Saturday, January 04, 2020

Biggest bloom: 'World's largest' flower spotted in Indonesia


This handout picture taken on January 2, 2020 and released on January 3 by the Sumatra 
Barat Nature Conservation Agency (BKSDA) shows a giant Rafflesia tuan-mudae—a fleshy 
red flower with white blister-like spots on its enormous petals and measuring a whopping
 111 centimeters (3.6 feet) in diameter at the Maninjau nature preserve in Agam, West Sumatra.
Handout/West Sumatra BKSDA/AFP
Biggest bloom: 'World's largest' flower spotted in Indonesia
(Agence France-Presse) - January 3, 2020 - 6:35pm
PADANG, Indonesia — Indonesian conservationists say they've spotted the biggest specimen ever of what's already been billed as one of the world's largest flowers.
The giant Rafflesia tuan-mudae—a fleshy red flower with white blister-like spots on its enormous petals—came in at a whopping 111 centimeters (3.6 foot) in diameter.
That's bigger than the previous record of 107 centimeters on a bloom also found in the jungles of West Sumatra several years ago.
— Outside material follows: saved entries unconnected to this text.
==> config.mk <==
export PLATFORM = sky130hd
export DESIGN_NAME = regfile_mp
export DESIGN_NICKNAME = d
export VERILOG_FILES = /design/src/rtl/mips_pkg.sv /design/src/rtl/regfile_rdport.sv /design/src/rtl/regfile_mp.sv
export SDC_FILE = /design/constraint.sdc
export NUM_CORES = 2
export LEC_CHECK = 0
export ABC_CLOCK_PERIOD_IN_PS = 5900
export BUFFER_PORTS_ARGS = -buffer_cell sky130_fd_sc_hd__buf_2
export CAP_MARGIN = 0
export CORE_MARGIN = 5
export CORE_UTILIZATION = 30
export DETAILED_ROUTE_END_ITERATION = 8
export GPL_TIMING_DRIVEN = 0
export SLEW_MARGIN = 40
export SYNTH_ARGS = -nofsm -noshare
export SYNTH_HDL_FRONTEND = slang
export SYNTH_SLANG_ARGS = --single-unit
==> constraint.sdc <==
create_clock -name clock -period 5.9 [get_ports clock]
set_clock_uncertainty 0.15 [all_clocks]
set_input_delay 0.885 -clock clock [delete_from_list [all_inputs] [get_ports clock]]
set_output_delay 0.885 -clock clock [all_outputs]
set_load 0.05 [all_outputs]
==> src/rtl/mips_pkg.sv <==
// Shared register-file constants for the MIPS pipeline: default widths,
// the hardwired-zero index and well-known register names.
package mips_pkg;

    localparam int DATA_W_DEF = 32;
    localparam int ADDR_W_DEF = 5;
    localparam int DEPTH      = 2 ** ADDR_W_DEF;

    localparam int REG_ZERO = 0;
    localparam int REG_SP   = 29;
    localparam int REG_RA   = 31;

    function automatic int depth_of(input int addr_w);
        return 1 << addr_w;
    endfunction

endpackage

==> src/rtl/regfile_rdport.sv <==
// One registered read port: zero check, write-first bypass and the
// registered busy flag taken from the post-update pending vector.
module regfile_rdport
    import mips_pkg::*;
#(
    parameter int DATA_W = DATA_W_DEF,
    parameter int ADDR_W = ADDR_W_DEF,
    parameter int NREG   = DEPTH
) (
    input  logic              clock,
    input  logic              reset,
    input  logic [ADDR_W-1:0] rd_addr,
    input  logic [DATA_W-1:0] regs [NREG],
    input  logic [NREG-1:0]   pend_next,
    input  logic              we,
    input  logic [ADDR_W-1:0] wr_addr,
    input  logic [DATA_W-1:0] wr_data,
    output logic [DATA_W-1:0] rd_data,
    output logic              rd_busy
);

    logic rd_is_zero;
    logic bypass_hit;

    assign rd_is_zero = (rd_addr == ADDR_W'(REG_ZERO));
    assign bypass_hit = we && (wr_addr == rd_addr) && !rd_is_zero;

    always_ff @(posedge clock) begin
        if (reset) begin
            rd_data <= '0;
            rd_busy <= 1'b0;
        end else begin
            if (rd_is_zero)
                rd_data <= '0;
            else if (bypass_hit)
                rd_data <= wr_data;
            else
                rd_data <= regs[rd_addr];
            // pend_next[0] is never set, so address 0 reads as not busy
            rd_busy <= pend_next[rd_addr];
        end
    end

endmodule

==> src/rtl/regfile_mp.sv <==
// Multi-port register file: NUM_RD registered read ports, one write port,
// hardwired-zero r0 and a per-register pending-write scoreboard.
module regfile_mp
    import mips_pkg::*;
#(
    parameter int DATA_W = DATA_W_DEF,
    parameter int ADDR_W = ADDR_W_DEF,
    parameter int NUM_RD = 2
) (
    input  logic                     clock,
    input  logic                     reset,
    input  logic [NUM_RD*ADDR_W-1:0] rd_addr,
    output logic [NUM_RD*DATA_W-1:0] rd_data,
    output logic [NUM_RD-1:0]        rd_busy,
    input  logic                     we,
    input  logic [ADDR_W-1:0]        wr_addr,
    input  logic [DATA_W-1:0]        wr_data,
    input  logic                     rsv_en,
    input  logic [ADDR_W-1:0]        rsv_addr
);

    localparam int NREG = depth_of(ADDR_W);

    logic [DATA_W-1:0] regs [NREG];
    logic [NREG-1:0]   pending;
    logic [NREG-1:0]   pend_next;
    logic              wr_ok;
    logic              rsv_ok;

    assign wr_ok  = we && (wr_addr != ADDR_W'(REG_ZERO));
    assign rsv_ok = rsv_en && (rsv_addr != ADDR_W'(REG_ZERO));

    // Reserve is applied after the clear so a same-edge reserve wins.
    always_comb begin
        pend_next = pending;
        if (wr_ok)
            pend_next[wr_addr] = 1'b0;
        if (rsv_ok)
            pend_next[rsv_addr] = 1'b1;
    end

    always_ff @(posedge clock) begin
        if (reset) begin
            pending <= '0;
            for (int i = 0; i < NREG; i++)
                regs[i] <= '0;
        end else begin
            pending <= pend_next;
            if (wr_ok)
                regs[wr_addr] <= wr_data;
        end
    end

    for (genvar p = 0; p < NUM_RD; p++) begin : g_rdport
        regfile_rdport #(
            .DATA_W (DATA_W),
            .ADDR_W (ADDR_W),
            .NREG   (NREG)
        ) u_rdport (
            .clock     (clock),
            .reset     (reset),
            .rd_addr   (rd_addr[p*ADDR_W +: ADDR_W]),
            .regs      (regs),
            .pend_next (pend_next),
            .we        (we),
            .wr_addr   (wr_addr),
            .wr_data   (wr_data),
            .rd_data   (rd_data[p*DATA_W +: DATA_W]),
            .rd_busy   (rd_busy[p])
        );
    end

endmodule
== Word level (Yosys, flattened, before mapping) ==
Cells that the tools add are included.
Widths: inputs -> output; s select.

* Magnitude comparators: 10
* Equality and inequality tests: 2
* Muxes and demuxes: 21
* Bitwise logic cells: 6
* Reductions and logical operators: 17

{| class="wikitable"
|+ Operators by type and width
! cell !! count
|-
| $bwmux 1024 || 1
|-
| $bmux 32 s5 || 2
|-
| $mux 32 || 9
|-
| $demux 32 s5 || 1
|-
| $and 32x32->32 || 1
|-
| $not 32->32 || 1
|-
| $or 32x32->32 || 1
|-
| $lt 5x6->1 const B || 4
|-
| $ge 6x6->1 const B || 3
|-
| $not 5->6 || 3
|-
| $bmux 1 s5 || 2
|-
| $demux 1 s5 || 2
|-
| $eq 5x5->1 || 2
|-
| $ge 5x1->1 const B || 2
|-
| $logic_not 5->1 || 2
|-
| $reduce_bool 5->1 || 2
|-
| $logic_and 1x1->1 || 9
|-
| $lt 6x1->1 const B || 1
|-
| $mux 1 || 4
|-
| $reduce_or 2->1 || 2
|-
| $logic_not 1->1 || 2
|}

* Register bits after elaboration: 1122
* Bits of input ports: 56
* Output and inout port bits: 66

== Depth between registers and ports, before layout ==
* Depth after elaboration: 11
* Depth in mapped cells: 11

== Cells and area by module ==
From an unflattened synthesis, not the netlist that was laid out.

* Cells, all modules: 5580
* Area, all modules: 59015.4 µm²

{| class="wikitable"
|+ Modules (own cells, without submodules)
! module !! times used !! cells an instance !! area an instance (µm²) !! sequential area each (µm²)
|-
| regfile_mp || 1 || 3870 || 38625.8 || 21140.3
|-
| regfile_rdport || 2 || 855 || 10194.8 || 660.6
|}

== Least setup slack after synthesis ==
No wires, ideal clock.

* Path kind: input to register
* From: in rd_addr[1]
* To: reg g_rdport[0].u_rdport.rd_data[16]
* Arrival: 2.627 ns
* Data required time: 5.618 ns
* Path slack: 2.991 ns
* Cell stages on the path: 7
* Cells stage by stage: buf_2 -> buf_2 -> clkbuf_1 -> mux4_2 -> mux4_2 -> a211oi_1 -> nor3_1

* Word-level cells in the longest chain between the ends: 5

{| class="wikitable"
|+ RTL lines
! element !! line !! RTL
|-
| start, declared || regfile_mp.sv:12 || <nowiki>input logic [NUM_RD*ADDR_W-1:0] rd_addr,</nowiki>
|-
| $not 5->6 (implied by the code) || regfile_rdport.sv:38 || <nowiki>rd_data <= regs[rd_addr];</nowiki>
|-
| $bmux 32 s5 || regfile_rdport.sv:38 ||
|-
| $mux 32 (implied by the code) (2 in series) || regfile_rdport.sv:38 ||
|-
| $mux 32 || regfile_rdport.sv:35 || <nowiki>else if (bypass_hit)</nowiki>
|-
| end signal, assigned || regfile_rdport.sv:36 || <nowiki>rd_data <= wr_data;</nowiki>
|-
| end signal, assigned || regfile_rdport.sv:38 ||
|-
| end, declared || regfile_rdport.sv:18 || <nowiki>output logic [DATA_W-1:0] rd_data,</nowiki>
|}

Several ways; a longest one is shown, not always the timed one. The select of a mux whose other input is x is not followed.
A chain may end at the register's enable or synchronous reset.

== Final worst setup path ==
* From: in rd_addr[6]
* To: reg g_rdport[1].u_rdport.rd_data[14]

* Word-level cells in the longest chain between the ends: 5

{| class="wikitable"
|+ RTL lines
! element !! line
|-
| $not 5->6 (implied by the code) || regfile_rdport.sv:38
|-
| $bmux 32 s5 || regfile_rdport.sv:38
|-
| $mux 32 (implied by the code) (2 in series) || regfile_rdport.sv:38
|-
| $mux 32 || regfile_rdport.sv:35
|-
| end signal, assigned || regfile_rdport.sv:36
|-
| end signal, assigned || regfile_rdport.sv:38
|-
| end, declared || regfile_rdport.sv:18
|}

Several ways; a longest one is shown, not always the timed one. The select of a mux whose other input is x is not followed.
"This is the largest Rafflesia tuan-mudae that has ever been documented," said Ade Putra at the Agam Conservation Agency in Sumatra.
The flower's bloom will only last about one week before it will wither and rot, he added.
It was named Rafflesia after British colonialist Sir Stamford Raffles who spotted one in Indonesia in the early 19th Century.
The species grows in several Southeast Asian countries, including the Philippines where a 100 centimeter specimen was recorded.
The parasitic bloom, sometimes referred to as corpse flower, mimics the stench of rotting meat to attract insects.
Sharing that noxious smell is Indonesia's Amorphophallus titanum, a phallus-shaped flower that can reach heights of up to three meters (10 feet).